Why Contaminant Testing is Essential

Contaminants like pesticides, heavy metals, and mold can make their way into cannabis plants and products. When consumed, these contaminants can pose health risks to users. Contaminant testing allows cultivators and manufacturers to identify and eliminate tainted cannabis before it reaches consumers. Some of the main reasons contaminant testing is so important include:
  • Preventing customer illness: Contaminated cannabis, when smoked or ingested, can cause symptoms like headaches, nausea, and breathing issues. Contaminant testing protects consumers from these adverse effects.
  • Complying with regulations: Most states with legal cannabis have mandatory testing requirements for contaminants. Regular testing ensures that cultivators and manufacturers remain compliant.
  • Maintaining product integrity: Contaminants can degrade the quality of cannabis. Testing helps cultivators deliver clean, high-quality cannabis to manufacturers and retailers.
  • Building customer trust: Transparent, third-party testing gives customers confidence that legal cannabis products are safe for consumption. This trust is critical for the legal market.
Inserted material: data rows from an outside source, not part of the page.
File: config.mk
export PLATFORM = sky130hd
export DESIGN_NAME = ahb_to_apb_bridge_flat
export DESIGN_NICKNAME = d
export VERILOG_FILES = /design/src/rtl/ahb_to_apb_bridge_if.sv /design/src/rtl/ahb_to_apb_bridge.sv /design/src/flat_wrapper.sv
export SDC_FILE = /design/constraint.sdc
export NUM_CORES = 1
export LEC_CHECK = 0
export CORE_ASPECT_RATIO = 2
export CORE_MARGIN = 10
export CORE_UTILIZATION = 44
export CTS_BUF_LIST = sky130_fd_sc_hd__clkbuf_8
export CTS_CLUSTER_SIZE = 28
export DETAILED_ROUTE_END_ITERATION = 10
export GPL_TIMING_DRIVEN = 0
export HOLD_SLACK_MARGIN = 0.06
export PLACE_DENSITY = 0.88
export SLEW_MARGIN = 20
export SYNTH_ARGS = -nofsm -noshare
export SYNTH_HDL_FRONTEND = slang
export SYNTH_SLANG_ARGS = --single-unit
File: constraint.sdc
create_clock -name HCLK -period 3.8 [get_ports HCLK]
set_input_delay 0.38 -clock HCLK [delete_from_list [all_inputs] [get_ports HCLK]]
set_output_delay 0.38 -clock HCLK [all_outputs]
set_load 0.01 [all_outputs]
File: src/rtl/ahb_to_apb_bridge_if.sv
// Bus bundle for the AHB-Lite to APB3 bridge: AHB slave side, APB master side,
// the RCC clock-enable input and the APB_ACTIVE clock request.
interface ahb_to_apb_bridge_if #(
  parameter int ADDRWIDTH = 16
);
  logic                 PCLKEN;
  logic                 HSEL;
  logic [ADDRWIDTH-1:0] HADDR;
  logic [1:0]           HTRANS;
  logic [2:0]           HSIZE;
  logic                 HWRITE;
  logic                 HREADY;
  logic [31:0]          HWDATA;
  logic                 HREADYOUT;
  logic                 HRESP;
  logic [31:0]          HRDATA;
  logic [ADDRWIDTH-1:0] PADDR;
  logic                 PSEL;
  logic                 PENABLE;
  logic                 PWRITE;
  logic [3:0]           PSTRB;
  logic [31:0]          PWDATA;
  logic [31:0]          PRDATA;
  logic                 PREADY;
  logic                 PSLVERR;
  logic                 APB_ACTIVE;

  modport slave (
    input  PCLKEN, HSEL, HADDR, HTRANS, HSIZE, HWRITE, HREADY, HWDATA,
    input  PRDATA, PREADY, PSLVERR,
    output HREADYOUT, HRESP, HRDATA,
    output PADDR, PSEL, PENABLE, PWRITE, PSTRB, PWDATA, APB_ACTIVE
  );

  modport master (
    output PCLKEN, HSEL, HADDR, HTRANS, HSIZE, HWRITE, HREADY, HWDATA,
    output PRDATA, PREADY, PSLVERR,
    input  HREADYOUT, HRESP, HRDATA,
    input  PADDR, PSEL, PENABLE, PWRITE, PSTRB, PWDATA, APB_ACTIVE
  );
endinterface

File: src/rtl/ahb_to_apb_bridge.sv
// AHB-Lite slave to APB3 master bridge, one transfer at a time, APB paced by PCLKEN.
// Optional macro APB_ERR_RESP_EN: PSLVERR produces a two-cycle AHB ERROR response.
module ahb_to_apb_bridge #(
  parameter int ADDRWIDTH = 16
) (
  input  logic                 HCLK,
  input  logic                 HRESETn,
  ahb_to_apb_bridge_if.slave   bus
);

  typedef enum logic [2:0] {
    S_IDLE, S_WAIT, S_SETUP, S_ACCESS, S_ERR1, S_ERR2
  } state_t;

  state_t               r_state, w_state_nxt;
  logic                 r_psel, w_psel_nxt;
  logic                 r_penable, w_penable_nxt;
  logic                 r_hreadyout, w_hreadyout_nxt;
  logic                 r_hresp, w_hresp_nxt;
  logic                 r_dphase;
  logic [ADDRWIDTH-1:0] r_paddr;
  logic                 r_pwrite;
  logic [3:0]           r_pstrb;
  logic [31:0]          r_pwdata;
  logic [31:0]          r_hrdata;
  logic                 w_req;
  logic                 w_accept;
  logic                 w_complete;
  logic [3:0]           w_strb;

  assign w_req      = bus.HSEL & bus.HTRANS[1] & bus.HREADY;
  assign w_accept   = (r_state == S_IDLE) & w_req;
  assign w_complete = (r_state == S_ACCESS) & bus.PCLKEN & bus.PREADY;

  always_comb begin
    w_strb = 4'h0;
    if (bus.HWRITE) begin
      case (bus.HSIZE)
        3'd0:    w_strb = 4'b0001 << bus.HADDR[1:0];
        3'd1:    w_strb = 4'b0011 << {bus.HADDR[1], 1'b0};
        default: w_strb = 4'hF;
      endcase
    end
  end

  always_ff @(posedge HCLK or negedge HRESETn) begin
    if (!HRESETn) begin
      r_state     <= S_IDLE;
      r_psel      <= 1'b0;
      r_penable   <= 1'b0;
      r_hreadyout <= 1'b1;
      r_hresp     <= 1'b0;
      r_dphase    <= 1'b0;
    end else begin
      r_state     <= w_state_nxt;
      r_psel      <= w_psel_nxt;
      r_penable   <= w_penable_nxt;
      r_hreadyout <= w_hreadyout_nxt;
      r_hresp     <= w_hresp_nxt;
      r_dphase    <= w_accept;
    end
  end

  // APB phases only advance on PCLKEN edges; error states run at HCLK rate
  always_comb begin
    w_state_nxt     = r_state;
    w_psel_nxt      = r_psel;
    w_penable_nxt   = r_penable;
    w_hreadyout_nxt = r_hreadyout;
    w_hresp_nxt     = r_hresp;
    case (r_state)
      S_IDLE: begin
        if (w_accept) begin
          w_state_nxt     = S_WAIT;
          w_hreadyout_nxt = 1'b0;
        end
      end
      S_WAIT: begin
        if (bus.PCLKEN) begin
          w_psel_nxt    = 1'b1;
          w_penable_nxt = 1'b0;
          w_state_nxt   = S_SETUP;
        end
      end
      S_SETUP: begin
        if (bus.PCLKEN) begin
          w_penable_nxt = 1'b1;
          w_state_nxt   = S_ACCESS;
        end
      end
      S_ACCESS: begin
        if (w_complete) begin
          w_psel_nxt    = 1'b0;
          w_penable_nxt = 1'b0;
`ifdef APB_ERR_RESP_EN
          if (bus.PSLVERR) begin
            w_hresp_nxt = 1'b1;
            w_state_nxt = S_ERR1;
          end else begin
            w_hreadyout_nxt = 1'b1;
            w_state_nxt     = S_IDLE;
          end
`else
          w_hreadyout_nxt = 1'b1;
          w_state_nxt     = S_IDLE;
`endif
        end
      end
      S_ERR1: begin
        w_hreadyout_nxt = 1'b1;
        w_state_nxt     = S_ERR2;
      end
      S_ERR2: begin
        w_hresp_nxt = 1'b0;
        w_state_nxt = S_IDLE;
      end
      default: begin
        w_state_nxt = S_IDLE;
      end
    endcase
  end

  // PWDATA follows the AHB data phase, one edge after the address was accepted
  always_ff @(posedge HCLK or negedge HRESETn) begin
    if (!HRESETn) begin
      r_paddr  <= '0;
      r_pwrite <= 1'b0;
      r_pstrb  <= 4'h0;
      r_pwdata <= 32'h0;
      r_hrdata <= 32'h0;
    end else begin
      if (w_accept) begin
        r_paddr  <= {bus.HADDR[ADDRWIDTH-1:2], 2'b00};
        r_pwrite <= bus.HWRITE;
        r_pstrb  <= w_strb;
      end
      if (r_dphase) begin
        r_pwdata <= bus.HWDATA;
      end
      if (w_complete && !r_pwrite) begin
        r_hrdata <= bus.PRDATA;
      end
    end
  end

  assign bus.HREADYOUT  = r_hreadyout;
  assign bus.HRDATA     = r_hrdata;
  assign bus.PADDR      = r_paddr;
  assign bus.PSEL       = r_psel;
  assign bus.PENABLE    = r_penable;
  assign bus.PWRITE     = r_pwrite;
  assign bus.PSTRB      = r_pstrb;
  assign bus.PWDATA     = r_pwdata;
  assign bus.APB_ACTIVE = (r_state != S_IDLE) | w_req;

  logic w_unused;
`ifdef APB_ERR_RESP_EN
  assign bus.HRESP = r_hresp;
  assign w_unused  = bus.HTRANS[0];
`else
  assign bus.HRESP = 1'b0;
  assign w_unused  = bus.HTRANS[0] | bus.PSLVERR | r_hresp;
`endif

endmodule

File: src/flat_wrapper.sv
// flat-port wrapper written by rule: the top's interface ports become plain ports
module ahb_to_apb_bridge_flat 
#(
  parameter int ADDRWIDTH = 16
)
  (HCLK, HRESETn, bus_PCLKEN, bus_HSEL, bus_HADDR, bus_HTRANS, bus_HSIZE, bus_HWRITE, bus_HREADY, bus_HWDATA, bus_PRDATA, bus_PREADY, bus_PSLVERR, bus_HREADYOUT, bus_HRESP, bus_HRDATA, bus_PADDR, bus_PSEL, bus_PENABLE, bus_PWRITE, bus_PSTRB, bus_PWDATA, bus_APB_ACTIVE);
  ahb_to_apb_bridge_if #(.ADDRWIDTH(ADDRWIDTH)) bus_i ();
  input  logic HCLK;
  input  logic HRESETn;
  input wire logic [$bits(bus_i.PCLKEN)-1:0] bus_PCLKEN;
  input wire logic [$bits(bus_i.HSEL)-1:0] bus_HSEL;
  input wire logic [$bits(bus_i.HADDR)-1:0] bus_HADDR;
  input wire logic [$bits(bus_i.HTRANS)-1:0] bus_HTRANS;
  input wire logic [$bits(bus_i.HSIZE)-1:0] bus_HSIZE;
  input wire logic [$bits(bus_i.HWRITE)-1:0] bus_HWRITE;
  input wire logic [$bits(bus_i.HREADY)-1:0] bus_HREADY;
  input wire logic [$bits(bus_i.HWDATA)-1:0] bus_HWDATA;
  input wire logic [$bits(bus_i.PRDATA)-1:0] bus_PRDATA;
  input wire logic [$bits(bus_i.PREADY)-1:0] bus_PREADY;
  input wire logic [$bits(bus_i.PSLVERR)-1:0] bus_PSLVERR;
  output wire logic [$bits(bus_i.HREADYOUT)-1:0] bus_HREADYOUT;
  output wire logic [$bits(bus_i.HRESP)-1:0] bus_HRESP;
  output wire logic [$bits(bus_i.HRDATA)-1:0] bus_HRDATA;
  output wire logic [$bits(bus_i.PADDR)-1:0] bus_PADDR;
  output wire logic [$bits(bus_i.PSEL)-1:0] bus_PSEL;
  output wire logic [$bits(bus_i.PENABLE)-1:0] bus_PENABLE;
  output wire logic [$bits(bus_i.PWRITE)-1:0] bus_PWRITE;
  output wire logic [$bits(bus_i.PSTRB)-1:0] bus_PSTRB;
  output wire logic [$bits(bus_i.PWDATA)-1:0] bus_PWDATA;
  output wire logic [$bits(bus_i.APB_ACTIVE)-1:0] bus_APB_ACTIVE;
  assign bus_i.PCLKEN = bus_PCLKEN;
  assign bus_i.HSEL = bus_HSEL;
  assign bus_i.HADDR = bus_HADDR;
  assign bus_i.HTRANS = bus_HTRANS;
  assign bus_i.HSIZE = bus_HSIZE;
  assign bus_i.HWRITE = bus_HWRITE;
  assign bus_i.HREADY = bus_HREADY;
  assign bus_i.HWDATA = bus_HWDATA;
  assign bus_i.PRDATA = bus_PRDATA;
  assign bus_i.PREADY = bus_PREADY;
  assign bus_i.PSLVERR = bus_PSLVERR;
  assign bus_HREADYOUT = bus_i.HREADYOUT;
  assign bus_HRESP = bus_i.HRESP;
  assign bus_HRDATA = bus_i.HRDATA;
  assign bus_PADDR = bus_i.PADDR;
  assign bus_PSEL = bus_i.PSEL;
  assign bus_PENABLE = bus_i.PENABLE;
  assign bus_PWRITE = bus_i.PWRITE;
  assign bus_PSTRB = bus_i.PSTRB;
  assign bus_PWDATA = bus_i.PWDATA;
  assign bus_APB_ACTIVE = bus_i.APB_ACTIVE;
  ahb_to_apb_bridge #(.ADDRWIDTH(ADDRWIDTH)) u_core (.HCLK(HCLK), .HRESETn(HRESETn), .bus(bus_i));
endmodule
==> results of run 1 <==
## worst paths after layout
| check | end | slack, ps | startpoint |
|---|---|---|---|
| min | u_core.bus.HRDATA[6]$_DFFE_PN0P_ | 500 | u_core.bus.HRDATA[6]$_DFFE_PN0P_ |
| max in group asynchronous | u_core.bus.HRDATA[4]$_DFFE_PN0P_ | 2560 | HRESETn |
| min reg2reg | u_core.bus.HRDATA[6]$_DFFE_PN0P_ | 500 | u_core.bus.HRDATA[6]$_DFFE_PN0P_ |
| min in group asynchronous | u_core.bus.PWDATA[8]$_DFFE_PN0P_ | 580 | HRESETn |
| max | bus_APB_ACTIVE | 1790 | u_core.r_state[0]$_DFFE_PN0P_ |
| max reg2reg | u_core.bus.HRDATA[21]$_DFFE_PN0P_ | 2070 | u_core.r_state[2]$_DFFE_PN0P_ |
## cells in the mapped netlist
cell | count | area, µm²
nand3_1 | 2 | 10.0
buf_2 | 3 | 15.0
inv_1 | 4 | 15.0
clkbuf_1 | 1 | 3.75
a31oi_1 | 2 | 12.5
o21ai_0 | 7 | 35.0
nand2b_1 | 2 | 12.5
nand2_1 | 4 | 15.0
nor3_4 | 1 | 16.3
nor2_1 | 3 | 11.3
mux2_2 | 80 | 901
conb_1 | 1 | 3.75
dfstp_2 | 1 | 26.3
a21oi_1 | 2 | 10.0
nor3_1 | 1 | 5.00
a211o_1 | 1 | 8.76
dfrtp_1 | 89 | 2230
nor2b_1 | 1 | 6.26
a311o_1 | 1 | 10.0
nand3b_1 | 1 | 7.51
buf_6 | 6 | 67.6
nand4_2 | 1 | 12.5
o2bb2ai_1 | 1 | 8.76
nor3_2 | 1 | 10.0
buf_4 | 4 | 30.0
o31ai_1 | 1 | 7.51
o41ai_1 | 1 | 8.76
mux2_1 | 3 | 33.8
## metal layers
metal	wire, µm	share of wire [%]	track usage [%]	vias up
li1	-	-	-	1165
met1	3160	31	14.2	1244
met5	0	0	0	-
met4	350	3.4	8.73	0
met3	669	6.5	5.79	18
met2	6140	59	32.7	96
## logic make-up after synthesis
group | count (synthesis)
multiplexers | 83
AND/OR/NAND/NOR | 17
AO/OA/AOI/OAI | 16
buffers and inverters | 18
other | 1
flip-flops | 90
## power by group through the flow
stage	combinational [mW]	sequential, mW	clock [mW]
after global placement	1.93	1.64	0
after CTS	1.99	1.66	0.640
final	1.95	1.66	0.616
after detailed placement	1.98	1.68	0
after global routing	2.06	1.72	0.681
after floorplan	0.540	1.87	0
## registers in the layout, summed over array words and instances, names as in the netlist
name,count
u_core.bus.HRDATA,32
u_core.bus.HREADYOUT,1
u_core.bus.PADDR,14
u_core.bus.PENABLE,1
u_core.bus.PSEL,1
u_core.bus.PSTRB,4
u_core.bus.PWDATA,32
u_core.bus.PWRITE,1
u_core.r_dphase,1
u_core.r_state,3
## metrics by stage
| step | util [%] | hold slack, ps |
|---|---|---|
| after global routing | 71.6 | 523 |
| after floorplan | - | 84.4 |
| final | 71.6 | 499 |
| after global placement | 68.9 | 469 |
| after detailed placement | 69.1 | 425 |
| after CTS | 71.6 | 499 |
## critical path, delay by kind of cell, from the launching register on
family                 cells  cell delay, ps
DFF                        1             380
buffers and inverters      2             630
and+or+nand+nor            2             280
## repair_timing
| action | CTS | global route |
|---|---|---|
| gates resized for setup | 0 | 0 |
| endpoints found under the hold margin | 44 | 0 |
| hold buffers | 1 | 0 |
## final cells by class
type | count | share of cell area (%)
Clock buffer | 12 | 2.92
Inverter | 4 | 0.266
Sequential cell | 90 | 39.9
Clock inverter | 4 | 0.465
Buffer | 14 | 2.06
Multi-Input combinational cell | 119 | 20.4
Timing Repair Buffer | 179 | 31.8
Tap cell | 96 | 2.13
==> flow_summary.yaml, run 1 <==
sta:
  period_minus_slack_ps: 2010
  tightest_slew_ps: 605
  timing.final.ws_setup_ps: 1790
  finalSetupViolCount: 0
  setup-tns-final_ps: 0
  maxClockFrequency_mhz: 497
  fin_crit_sh_pct: 52.9
  fin_worst_skew_ps: 11.5
  rsz0062_at_grt: "no"
  maxSlewViolCount: 0
  relSlewSlack_pct: 59.7
  hold_viol_final: 0
finish:
  fin_area_mm2: 0.00565
  num_antenna_cells: 0
  fill_cells: 559
  nets: 510
  drive_gt1_share_pct: 27.0
  final-seq-area_mm2: 0.00225
  finalNonFillerCells: 518
  most-common-layout-cells: "clkdlybuf4s50_1, dfrtp_1, mux2_2"
  final_common_cell: "clkdlybuf4s50_1"
  multi_input_area_mm2: 0.00115
  area_growth_pct: 60.0
detailed_routing:
  routed_wl_um: 10300
  routedWlPerCell_um: 19.9
  remaining_drc_errors: 0
  viasPerCell: 4.87
  drt_iter0_markers: 61
  dr.pass1.iters: 4
  vias: 2523
  drtAntennaViolNets: 0
power_and_ir_drop:
  p_switching_mw: 1.29
  p_leak_nw: 2.42
  power_frac_comb_pct: 46.2
  p_int_mw: 2.94
  power_mw: 4.22
  ir_drop_v: 0.000438
  pwr-share-seq_pct: 39.2
  sw_frac_of_total_pct: 30.4
  clkPwrFrac_pct: 14.6
  power.density_mw_per_mm2: 748
global_routing:
  grt-ovfl-total: 0
  grt_max_degree: 47
  antenna_found_initial: 0
  grt_pass1_wl_um: 16000
  grt_usage_pct: 16.8
  grt_pass1_vias: 2873
floorplan:
  rows: 46
  pin_count: 183
  start_util_pct: 44.8
  die_y_um: 147
  fp.dieW_um: 83.3
  die-area_mm2: 0.0122
  core_area_mm2: 0.00789
cts:
  h-tree-depth: 3
  clk_latency_ps: 360
  tritoncts: "yes"
  cts_buffer_depth: 2
  clock_sinks: 90
  cts-root-buf: "clkbuf_8"
  postCtsSetupBuffers: 0
  numCtsBuffers: 9
  clk_pin_slew_ps: 90
run_status:
  status: "completed"
logic_synthesis:
  synth_top_family_by_area: "multiplexers"
  ys_ff_latch: 90
  yosysWarnings: 0
  synthAdderAreaFrac_pct: 0
  synthMuxAreaShare_pct: 26.5
  postSynthAreaPerCell_um2: 15.7
  synth_xor_area_share_pct: 0
  syn-cell-area_mm2: 0.00353
  ys_seq_area_share_pct: 63.8
  synth-simple-area-share_pct: 3.01
  netlist_instances: 225
  synth_compound_area_share_pct: 2.87
  ys_types: 28
critical_path:
  cp.required_ps: 3420
  worstSetupStartpointType: "flip-flop"
  worstSetupPathType: "flip-flop to output port"
  path_cells: "buf_6 -> nor3_2 -> nand2_1 -> clkdlybuf4s50_1"
  path_max_fanout: 10
  cp_slowest_stage_delay_ps: 490
  rr_worst_depth: 4
  critPathSlowestCell: "clkdlybuf4s50_1"
  critical_path_arrival_ps: 1630
  end_kind: "output port"
hold_path:
  hold_depth: 1
  hold_path_class: "flip-flop to flip-flop"
placement:
  dp.cells: 501
  port_buffers: 177
  pre_cts_ws_ps: 1580
  hpwl_um: 8490
  gp_congestion: 0.749
  dpl_cell_area_mm2: 0.00545
job:
  maxCapViolations: 0
Note: power is estimated with default switching activity, not from simulation.
==> run 2, diff against run 1 <==
Settings changed: CORE_UTILIZATION 44 to 37, PLACE_DENSITY 0.88 to 0.79.
Clock period 3.8 ns to 1.81 ns, I/O delays scaled along.
==> flow_summary.yaml, run 2 (synthesized netlist as in run 1, its figures left out) <==
cts:
  clock_sinks: 90
  cts_buffer_depth: 2
  tritoncts: "yes"
  clk_pin_slew_ps: 90
  h-tree-depth: 3
  cts-root-buf: "clkbuf_8"
  clk_latency_ps: 350
  numCtsBuffers: 9
power_and_ir_drop:
  p_leak_nw: 2.45
  sw_frac_of_total_pct: 29.5
  p_int_mw: 6.38
  power.density_mw_per_mm2: 1580
  p_switching_mw: 2.67
  clkPwrFrac_pct: 16.5
  power_mw: 9.05
  power_frac_comb_pct: 45.4
  pwr-share-seq_pct: 38.1
  ir_drop_v: 0.00101
placement:
  gp_congestion: 0.740
  port_buffers: 177
  hpwl_um: 8490
  dp.cells: 509
  pre_cts_ws_ps: -206
sta:
  timing.final.ws_setup_ps: 87.1
  fin_crit_sh_pct: 95.2
  period_minus_slack_ps: 1720
  maxSlewViolCount: 0
  tightest_slew_ps: 579
  maxClockFrequency_mhz: 580
  finalSetupViolCount: 0
  relSlewSlack_pct: 61.4
  rsz0062_at_grt: "no"
  hold_viol_final: 0
  fin_worst_skew_ps: 12.2
global_routing:
  antenna_found_initial: 0
  grt_max_degree: 49
  grt_pass1_vias: 2879
  grt_usage_pct: 14.5
  grt-ovfl-total: 0
  grt_pass1_wl_um: 15300
detailed_routing:
  dr.pass1.iters: 4
  remaining_drc_errors: 0
  routedWlPerCell_um: 19.5
  viasPerCell: 4.81
  vias: 2538
  drtAntennaViolNets: 0
  drt_iter0_markers: 70
  routed_wl_um: 10300
floorplan:
  core_area_mm2: 0.00932
  fp.dieW_um: 89.1
  die-area_mm2: 0.0141
  die_y_um: 158
  pin_count: 183
  start_util_pct: 37.9
  rows: 50
critical_path:
  cpLargestDelayFamily: "simple AND/OR/NAND/NOR gates"
  setup.worst_path.start: "u_core.r_state[2]$_DFFE_PN0P_"
  critPathBufInv: 2
  cp_slowest_stage_delay_ps: 450
  path_cells: "nand3b_1 -> nor3_4 -> buf_4 -> buf_6 -> mux2_2"
  worstReg2RegEnd: "u_core.bus.HRDATA[26]$_DFFE_PN0P_"
  worstSetupStartpointType: "flip-flop"
  rr_worst_depth: 5
  worstSetupPathType: "flip-flop to flip-flop"
  r2r_slack_ps: 90
  path_max_fanout: 10
  cp.required_ps: 2040
  critical_path_arrival_ps: 1950
  worstReg2RegStart: "u_core.r_state[2]$_DFFE_PN0P_"
  critPathSlowestCell: "dfrtp_1"
  end_kind: "flip-flop"
finish:
  utilization_pct: 61.2
  num_antenna_cells: 0
  area_growth_pct: 61.7
  fill_cells: 736
  drive_gt1_share_pct: 27.4
  final_common_cell: "clkdlybuf4s50_1"
  nets: 512
  most-common-layout-cells: "clkdlybuf4s50_1, dfrtp_1, mux2_2"
  finalNonFillerCells: 528
job:
  maxCapViolations: 0
hold_path:
  hold_path_class: "input pin to async pin"
run_status:
  status: "completed"
[run 2: per-stage QoR]
step | hold slack (ps) | cell area [µm²] | setup TNS [ps]
finish | 360 | 5710 | 0
global route | 386 | 5710 | 0
CTS | 374 | 5690 | 0
detailed placement | 221 | 5470 | -5780
global placement | 468 | 5440 | -244530
floorplan | -115 | 3540 | 0
[run 2: layout make-up]
class,count,area [µm²],area share [%]
clock buffers,10,138,2.41
well taps,104,130,2.28
inverters,4,15.0,0.263
repair buffers,181,1820,31.9
clock inverters,6,81.3,1.42
plain buffers,14,116,2.04
flip-flops and latches,90,2250,39.5
multi-input cells,119,1150,20.2
[run 2: worst max-delay path by stage]
stage | end | slack (ps) | cells after the start
after floorplan | u_core.bus.HRDATA[10]$_DFFE_PN0P_ | 300 | 4
after global placement | u_core.bus.PADDR[12]$_DFFE_PN0P_ | -2680 | 1
after detailed placement | u_core.bus.HRDATA[26]$_DFFE_PN0P_ | -210 | 5
after CTS | u_core.bus.HRDATA[26]$_DFFE_PN0P_ | 40 | 4
after global routing | u_core.bus.HRDATA[26]$_DFFE_PN0P_ | 30 | 5
final | u_core.bus.HRDATA[26]$_DFFE_PN0P_ | 90 | 5
[run 2: power by group through the flow]
| stage | Clock (mW) | Combinational (mW) | Sequential [mW] |
|---|---|---|---|
| 3_5_place_dp | 0 | 4.19 | 3.51 |
| 6_report | 1.49 | 4.11 | 3.45 |
| 3_3_place_gp | 0 | 4.10 | 3.45 |
| 5_1_grt | 1.61 | 4.36 | 3.58 |
| 4_1_cts | 1.54 | 4.20 | 3.46 |
| 2_1_floorplan | 0 | 1.13 | 3.94 |
[run 2: timing repair]
action	CTS	global route
resized for setup	1	0
setup buffers	0	2
endpoints found under the hold margin	41	0
endpoints found under the setup margin	1	6
hold buffers	1	0
pin swaps	0	1
[run 2: per-layer routing]
metal  GRT usage (%)  vias to the layer above  wire length (µm)
li1                -                     1172                 -
met1            13.3                     1257              3280
met2            27.9                       95              6130
met3            4.89                       14               685
met4            5.26                        0               190
met5               0                        -                 0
Common Contaminants in Cannabis & Associated Health Risks

The primary categories of contaminants screened for in cannabis testing include:

Pesticides

Many pesticides are banned for use on cannabis because of their health risks. However, some cultivators still apply non-approved pesticides. When smoked or vaped, these pesticides release toxic chemicals. Short-term effects of exposure include headaches and lung irritation. Long-term exposure may increase cancer risks.

Heavy Metals

Cannabis plants can uptake toxic heavy metals like arsenic, cadmium, and lead from the soil. Inhaling heavy metal particles from smoking cannabis can damage the lungs and nervous system. Chronic exposure to heavy metals also leads to organ damage.

Microbial Contaminants

Microbes like mold, bacteria, and yeast naturally occur in nature but can grow out of control in cannabis plants. Inhaling mold spores can lead to allergic reactions and respiratory distress. Some bacteria and yeast create toxic byproducts that irritate the lungs. Immunocompromised individuals face the highest risks from microbial contaminants.

Solvents

Manufactured cannabis products, like extracts and vape oils, sometimes contain traces of dangerous solvents. These solvents include hexane, propane, and acetone. Exposure to solvents can cause dizziness, nausea, and organ damage. Strict limits ensure solvent residues fall below dangerous levels.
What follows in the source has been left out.